Work request: Among the lines below, restate word for word only those from the line with "Testbench counts of 11-13, summed" through the line with "6.328 | input to register | 1 |", with both end lines kept.

• • • • •

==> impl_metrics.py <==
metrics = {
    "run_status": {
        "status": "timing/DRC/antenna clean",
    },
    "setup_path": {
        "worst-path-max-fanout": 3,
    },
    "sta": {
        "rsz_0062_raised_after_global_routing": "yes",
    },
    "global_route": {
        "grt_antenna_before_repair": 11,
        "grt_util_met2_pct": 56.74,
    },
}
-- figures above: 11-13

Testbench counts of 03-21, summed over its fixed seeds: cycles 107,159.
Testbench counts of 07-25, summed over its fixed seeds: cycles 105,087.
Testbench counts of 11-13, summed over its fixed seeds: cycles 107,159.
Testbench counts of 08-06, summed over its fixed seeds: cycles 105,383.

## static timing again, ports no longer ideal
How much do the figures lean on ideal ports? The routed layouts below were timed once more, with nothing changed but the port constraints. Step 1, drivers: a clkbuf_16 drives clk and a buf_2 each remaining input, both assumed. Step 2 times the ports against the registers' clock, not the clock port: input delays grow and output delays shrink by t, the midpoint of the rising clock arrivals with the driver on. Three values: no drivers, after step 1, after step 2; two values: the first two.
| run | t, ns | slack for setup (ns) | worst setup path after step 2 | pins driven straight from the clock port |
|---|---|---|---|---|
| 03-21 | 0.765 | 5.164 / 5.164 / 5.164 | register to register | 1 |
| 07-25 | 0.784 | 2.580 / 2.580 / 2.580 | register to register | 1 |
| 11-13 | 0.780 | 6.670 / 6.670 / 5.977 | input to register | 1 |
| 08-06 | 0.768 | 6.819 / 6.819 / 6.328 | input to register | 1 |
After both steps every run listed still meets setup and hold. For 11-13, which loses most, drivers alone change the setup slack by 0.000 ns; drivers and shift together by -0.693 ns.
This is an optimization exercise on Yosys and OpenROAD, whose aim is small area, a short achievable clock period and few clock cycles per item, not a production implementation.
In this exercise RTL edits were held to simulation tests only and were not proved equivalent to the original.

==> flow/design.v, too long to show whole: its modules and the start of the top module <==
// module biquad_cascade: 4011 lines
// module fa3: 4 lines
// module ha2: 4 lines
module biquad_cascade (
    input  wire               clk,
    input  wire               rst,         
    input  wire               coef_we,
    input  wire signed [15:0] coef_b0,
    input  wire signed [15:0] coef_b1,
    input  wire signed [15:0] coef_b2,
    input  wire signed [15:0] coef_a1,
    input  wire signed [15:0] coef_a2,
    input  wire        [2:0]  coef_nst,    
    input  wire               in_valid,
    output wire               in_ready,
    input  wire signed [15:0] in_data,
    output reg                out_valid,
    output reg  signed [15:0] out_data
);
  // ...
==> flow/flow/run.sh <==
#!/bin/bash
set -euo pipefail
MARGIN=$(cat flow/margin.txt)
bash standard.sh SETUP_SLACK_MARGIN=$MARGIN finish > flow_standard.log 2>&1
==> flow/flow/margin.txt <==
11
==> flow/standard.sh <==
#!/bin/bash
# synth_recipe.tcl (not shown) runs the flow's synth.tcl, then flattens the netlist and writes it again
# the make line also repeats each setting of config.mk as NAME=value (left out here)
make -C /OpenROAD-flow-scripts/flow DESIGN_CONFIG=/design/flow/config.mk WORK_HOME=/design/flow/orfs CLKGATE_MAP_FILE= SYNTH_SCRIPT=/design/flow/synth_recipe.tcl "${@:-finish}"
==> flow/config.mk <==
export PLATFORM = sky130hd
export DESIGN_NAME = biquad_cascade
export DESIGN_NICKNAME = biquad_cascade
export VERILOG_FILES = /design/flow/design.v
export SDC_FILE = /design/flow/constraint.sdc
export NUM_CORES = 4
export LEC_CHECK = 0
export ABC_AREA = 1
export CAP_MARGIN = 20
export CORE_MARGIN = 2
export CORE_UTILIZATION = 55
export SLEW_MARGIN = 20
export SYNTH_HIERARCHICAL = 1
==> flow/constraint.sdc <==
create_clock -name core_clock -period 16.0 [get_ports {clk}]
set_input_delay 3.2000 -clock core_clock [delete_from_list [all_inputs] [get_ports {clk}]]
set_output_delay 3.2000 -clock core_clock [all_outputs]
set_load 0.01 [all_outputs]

• • • • •

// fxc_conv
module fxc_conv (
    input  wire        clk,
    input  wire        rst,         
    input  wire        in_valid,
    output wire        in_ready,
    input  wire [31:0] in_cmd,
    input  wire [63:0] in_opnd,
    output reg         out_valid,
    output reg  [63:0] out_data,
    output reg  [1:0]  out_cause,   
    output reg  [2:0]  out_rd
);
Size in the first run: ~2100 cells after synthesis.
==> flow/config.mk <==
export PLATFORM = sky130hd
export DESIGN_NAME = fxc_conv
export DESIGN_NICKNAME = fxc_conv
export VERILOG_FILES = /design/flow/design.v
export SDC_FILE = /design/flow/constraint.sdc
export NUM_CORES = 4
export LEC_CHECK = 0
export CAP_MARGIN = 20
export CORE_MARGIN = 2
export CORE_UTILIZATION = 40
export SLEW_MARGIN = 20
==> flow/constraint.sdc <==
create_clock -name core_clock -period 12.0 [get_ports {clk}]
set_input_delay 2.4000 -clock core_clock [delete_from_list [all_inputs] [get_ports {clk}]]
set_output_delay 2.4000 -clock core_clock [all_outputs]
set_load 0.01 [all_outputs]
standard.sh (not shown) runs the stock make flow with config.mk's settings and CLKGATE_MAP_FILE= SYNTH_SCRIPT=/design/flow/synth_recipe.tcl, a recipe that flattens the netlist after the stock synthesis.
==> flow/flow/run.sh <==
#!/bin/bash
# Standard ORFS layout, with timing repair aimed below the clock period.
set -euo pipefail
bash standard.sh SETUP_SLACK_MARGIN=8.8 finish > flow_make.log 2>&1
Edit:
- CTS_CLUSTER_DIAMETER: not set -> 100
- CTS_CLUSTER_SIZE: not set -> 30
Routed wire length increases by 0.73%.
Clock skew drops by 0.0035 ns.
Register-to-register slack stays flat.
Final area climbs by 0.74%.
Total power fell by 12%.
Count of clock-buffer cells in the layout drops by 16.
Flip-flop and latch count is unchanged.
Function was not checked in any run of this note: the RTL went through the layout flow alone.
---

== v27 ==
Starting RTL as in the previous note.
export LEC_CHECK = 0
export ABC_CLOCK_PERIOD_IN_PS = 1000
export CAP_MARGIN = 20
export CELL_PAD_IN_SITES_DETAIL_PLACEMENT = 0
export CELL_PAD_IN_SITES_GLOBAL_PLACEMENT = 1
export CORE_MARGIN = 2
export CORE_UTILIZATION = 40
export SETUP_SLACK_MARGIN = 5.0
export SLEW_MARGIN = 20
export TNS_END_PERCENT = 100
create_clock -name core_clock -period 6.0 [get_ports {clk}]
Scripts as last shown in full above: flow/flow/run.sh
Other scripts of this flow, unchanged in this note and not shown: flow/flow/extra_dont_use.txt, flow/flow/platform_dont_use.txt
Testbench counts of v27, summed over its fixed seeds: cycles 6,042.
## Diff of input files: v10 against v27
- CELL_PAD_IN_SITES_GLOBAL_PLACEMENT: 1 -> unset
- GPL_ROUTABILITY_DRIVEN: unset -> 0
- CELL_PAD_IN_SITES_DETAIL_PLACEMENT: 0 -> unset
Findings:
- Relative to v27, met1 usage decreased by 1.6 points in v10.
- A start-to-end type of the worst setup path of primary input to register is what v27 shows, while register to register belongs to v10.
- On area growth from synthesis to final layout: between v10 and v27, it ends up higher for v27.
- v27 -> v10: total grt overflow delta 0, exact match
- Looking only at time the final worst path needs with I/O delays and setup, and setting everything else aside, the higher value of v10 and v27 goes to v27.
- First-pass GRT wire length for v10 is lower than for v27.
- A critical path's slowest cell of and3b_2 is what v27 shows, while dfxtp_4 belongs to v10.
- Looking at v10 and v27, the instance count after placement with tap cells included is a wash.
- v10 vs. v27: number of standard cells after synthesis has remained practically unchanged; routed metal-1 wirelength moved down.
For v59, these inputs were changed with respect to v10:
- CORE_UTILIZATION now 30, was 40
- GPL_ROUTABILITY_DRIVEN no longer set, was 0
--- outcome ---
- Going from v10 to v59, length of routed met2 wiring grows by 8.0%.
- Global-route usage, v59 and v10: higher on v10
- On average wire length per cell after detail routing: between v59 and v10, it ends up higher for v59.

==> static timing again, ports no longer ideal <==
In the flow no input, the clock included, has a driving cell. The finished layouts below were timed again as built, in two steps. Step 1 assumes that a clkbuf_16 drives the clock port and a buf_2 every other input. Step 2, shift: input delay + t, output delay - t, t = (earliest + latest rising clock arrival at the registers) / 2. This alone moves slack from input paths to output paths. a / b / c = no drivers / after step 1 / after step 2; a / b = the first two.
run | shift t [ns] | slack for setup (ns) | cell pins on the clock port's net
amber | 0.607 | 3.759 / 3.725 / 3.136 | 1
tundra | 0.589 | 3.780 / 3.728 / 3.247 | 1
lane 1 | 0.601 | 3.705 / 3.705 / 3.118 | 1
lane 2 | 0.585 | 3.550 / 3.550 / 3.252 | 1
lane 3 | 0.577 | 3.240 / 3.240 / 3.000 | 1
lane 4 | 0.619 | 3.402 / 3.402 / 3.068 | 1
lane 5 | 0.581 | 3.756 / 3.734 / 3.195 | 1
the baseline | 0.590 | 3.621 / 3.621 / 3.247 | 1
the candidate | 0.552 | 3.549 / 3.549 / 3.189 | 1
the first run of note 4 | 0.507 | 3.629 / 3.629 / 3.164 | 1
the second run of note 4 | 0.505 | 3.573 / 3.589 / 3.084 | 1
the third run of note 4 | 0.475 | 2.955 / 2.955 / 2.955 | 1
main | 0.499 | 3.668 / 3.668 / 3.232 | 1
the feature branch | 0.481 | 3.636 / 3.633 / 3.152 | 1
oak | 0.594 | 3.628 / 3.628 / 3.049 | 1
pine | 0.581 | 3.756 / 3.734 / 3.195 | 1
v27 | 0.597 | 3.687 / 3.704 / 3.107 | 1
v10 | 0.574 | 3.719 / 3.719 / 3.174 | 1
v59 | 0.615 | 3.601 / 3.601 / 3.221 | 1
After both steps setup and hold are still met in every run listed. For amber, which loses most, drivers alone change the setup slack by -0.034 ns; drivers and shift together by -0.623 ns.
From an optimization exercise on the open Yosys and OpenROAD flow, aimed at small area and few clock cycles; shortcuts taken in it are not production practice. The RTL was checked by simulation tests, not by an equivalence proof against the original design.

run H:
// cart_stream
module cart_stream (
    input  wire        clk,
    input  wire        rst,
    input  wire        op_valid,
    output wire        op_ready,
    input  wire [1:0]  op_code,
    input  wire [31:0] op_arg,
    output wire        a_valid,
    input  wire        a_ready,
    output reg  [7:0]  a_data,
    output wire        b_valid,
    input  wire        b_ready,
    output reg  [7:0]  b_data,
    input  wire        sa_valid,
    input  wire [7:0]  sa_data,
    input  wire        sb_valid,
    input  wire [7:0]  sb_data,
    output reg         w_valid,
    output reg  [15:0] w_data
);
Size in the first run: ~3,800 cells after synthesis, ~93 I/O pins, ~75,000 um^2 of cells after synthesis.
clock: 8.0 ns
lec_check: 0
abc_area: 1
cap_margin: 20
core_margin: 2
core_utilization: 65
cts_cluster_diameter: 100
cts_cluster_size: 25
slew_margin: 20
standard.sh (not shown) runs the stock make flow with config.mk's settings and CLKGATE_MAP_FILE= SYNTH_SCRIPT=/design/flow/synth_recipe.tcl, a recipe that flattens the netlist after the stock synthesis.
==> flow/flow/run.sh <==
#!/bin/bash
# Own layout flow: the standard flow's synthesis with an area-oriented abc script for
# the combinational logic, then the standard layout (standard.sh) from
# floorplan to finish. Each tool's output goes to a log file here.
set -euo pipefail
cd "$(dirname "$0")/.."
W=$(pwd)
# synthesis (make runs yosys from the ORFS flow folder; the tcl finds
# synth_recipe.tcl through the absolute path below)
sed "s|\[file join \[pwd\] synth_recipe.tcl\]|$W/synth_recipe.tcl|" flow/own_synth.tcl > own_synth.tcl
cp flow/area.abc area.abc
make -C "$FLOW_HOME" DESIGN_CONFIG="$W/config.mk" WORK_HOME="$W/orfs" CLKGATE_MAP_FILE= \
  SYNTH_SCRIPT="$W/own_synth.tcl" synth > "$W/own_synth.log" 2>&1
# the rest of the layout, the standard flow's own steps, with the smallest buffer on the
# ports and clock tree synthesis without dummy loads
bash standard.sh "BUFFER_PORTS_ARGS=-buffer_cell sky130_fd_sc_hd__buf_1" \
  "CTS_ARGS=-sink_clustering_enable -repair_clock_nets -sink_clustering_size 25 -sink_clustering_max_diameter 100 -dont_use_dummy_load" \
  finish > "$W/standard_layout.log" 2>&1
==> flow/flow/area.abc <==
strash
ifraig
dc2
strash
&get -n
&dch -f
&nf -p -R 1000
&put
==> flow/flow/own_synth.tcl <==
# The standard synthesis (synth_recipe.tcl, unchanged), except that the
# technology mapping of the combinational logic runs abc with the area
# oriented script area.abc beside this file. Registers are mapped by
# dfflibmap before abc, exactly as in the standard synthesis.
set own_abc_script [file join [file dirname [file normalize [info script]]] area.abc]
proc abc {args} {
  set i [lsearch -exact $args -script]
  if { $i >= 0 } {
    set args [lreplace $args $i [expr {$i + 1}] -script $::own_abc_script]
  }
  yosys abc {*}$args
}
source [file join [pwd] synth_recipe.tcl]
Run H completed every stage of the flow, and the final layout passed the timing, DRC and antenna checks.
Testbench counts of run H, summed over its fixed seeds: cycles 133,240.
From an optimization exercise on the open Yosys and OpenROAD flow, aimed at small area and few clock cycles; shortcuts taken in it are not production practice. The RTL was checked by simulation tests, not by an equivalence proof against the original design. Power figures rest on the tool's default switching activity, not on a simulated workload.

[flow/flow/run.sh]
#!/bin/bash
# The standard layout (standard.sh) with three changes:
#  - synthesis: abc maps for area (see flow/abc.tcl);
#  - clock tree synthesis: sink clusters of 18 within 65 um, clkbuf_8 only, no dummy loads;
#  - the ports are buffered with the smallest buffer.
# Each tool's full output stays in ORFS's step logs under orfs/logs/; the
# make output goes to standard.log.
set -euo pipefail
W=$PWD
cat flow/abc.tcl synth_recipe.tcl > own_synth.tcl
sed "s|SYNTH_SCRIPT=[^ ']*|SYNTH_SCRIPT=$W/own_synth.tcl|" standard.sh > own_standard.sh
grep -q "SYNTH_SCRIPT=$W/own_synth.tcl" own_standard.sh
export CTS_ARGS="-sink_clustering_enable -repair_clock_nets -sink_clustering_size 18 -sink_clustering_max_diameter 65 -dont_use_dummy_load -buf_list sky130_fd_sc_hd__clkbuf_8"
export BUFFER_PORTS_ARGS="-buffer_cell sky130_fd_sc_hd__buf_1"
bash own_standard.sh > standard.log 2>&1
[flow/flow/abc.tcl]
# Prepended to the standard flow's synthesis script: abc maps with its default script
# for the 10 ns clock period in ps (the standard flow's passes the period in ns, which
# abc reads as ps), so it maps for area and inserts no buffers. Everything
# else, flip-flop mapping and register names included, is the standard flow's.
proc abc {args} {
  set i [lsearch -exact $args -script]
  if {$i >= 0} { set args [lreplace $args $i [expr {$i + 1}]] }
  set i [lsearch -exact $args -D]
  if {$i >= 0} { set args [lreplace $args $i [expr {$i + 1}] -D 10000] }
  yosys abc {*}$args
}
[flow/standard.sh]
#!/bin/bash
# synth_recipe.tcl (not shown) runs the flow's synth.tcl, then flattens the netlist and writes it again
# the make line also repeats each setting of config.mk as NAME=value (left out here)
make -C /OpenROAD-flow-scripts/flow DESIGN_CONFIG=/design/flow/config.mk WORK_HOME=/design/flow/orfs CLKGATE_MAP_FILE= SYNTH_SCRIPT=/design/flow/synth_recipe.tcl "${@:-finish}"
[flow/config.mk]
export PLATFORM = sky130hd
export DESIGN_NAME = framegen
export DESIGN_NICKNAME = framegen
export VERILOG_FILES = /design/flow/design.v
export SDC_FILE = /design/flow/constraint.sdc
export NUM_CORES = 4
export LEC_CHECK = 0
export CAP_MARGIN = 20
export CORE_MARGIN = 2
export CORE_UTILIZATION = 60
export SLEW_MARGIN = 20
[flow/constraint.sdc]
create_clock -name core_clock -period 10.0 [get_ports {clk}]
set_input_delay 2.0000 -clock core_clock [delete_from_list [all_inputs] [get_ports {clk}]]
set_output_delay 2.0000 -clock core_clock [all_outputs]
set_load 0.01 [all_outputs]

• • • • •

Response area:
Testbench counts of 11-13, summed over its fixed seeds: cycles 107,159.
Testbench counts of 08-06, summed over its fixed seeds: cycles 105,383.

## static timing again, ports no longer ideal
How much do the figures lean on ideal ports? The routed layouts below were timed once more, with nothing changed but the port constraints. Step 1, drivers: a clkbuf_16 drives clk and a buf_2 each remaining input, both assumed. Step 2 times the ports against the registers' clock, not the clock port: input delays grow and output delays shrink by t, the midpoint of the rising clock arrivals with the driver on. Three values: no drivers, after step 1, after step 2; two values: the first two.
| run | t, ns | slack for setup (ns) | worst setup path after step 2 | pins driven straight from the clock port |
|---|---|---|---|---|
| 03-21 | 0.765 | 5.164 / 5.164 / 5.164 | register to register | 1 |
| 07-25 | 0.784 | 2.580 / 2.580 / 2.580 | register to register | 1 |
| 11-13 | 0.780 | 6.670 / 6.670 / 5.977 | input to register | 1 |
| 08-06 | 0.768 | 6.819 / 6.819 / 6.328 | input to register | 1 |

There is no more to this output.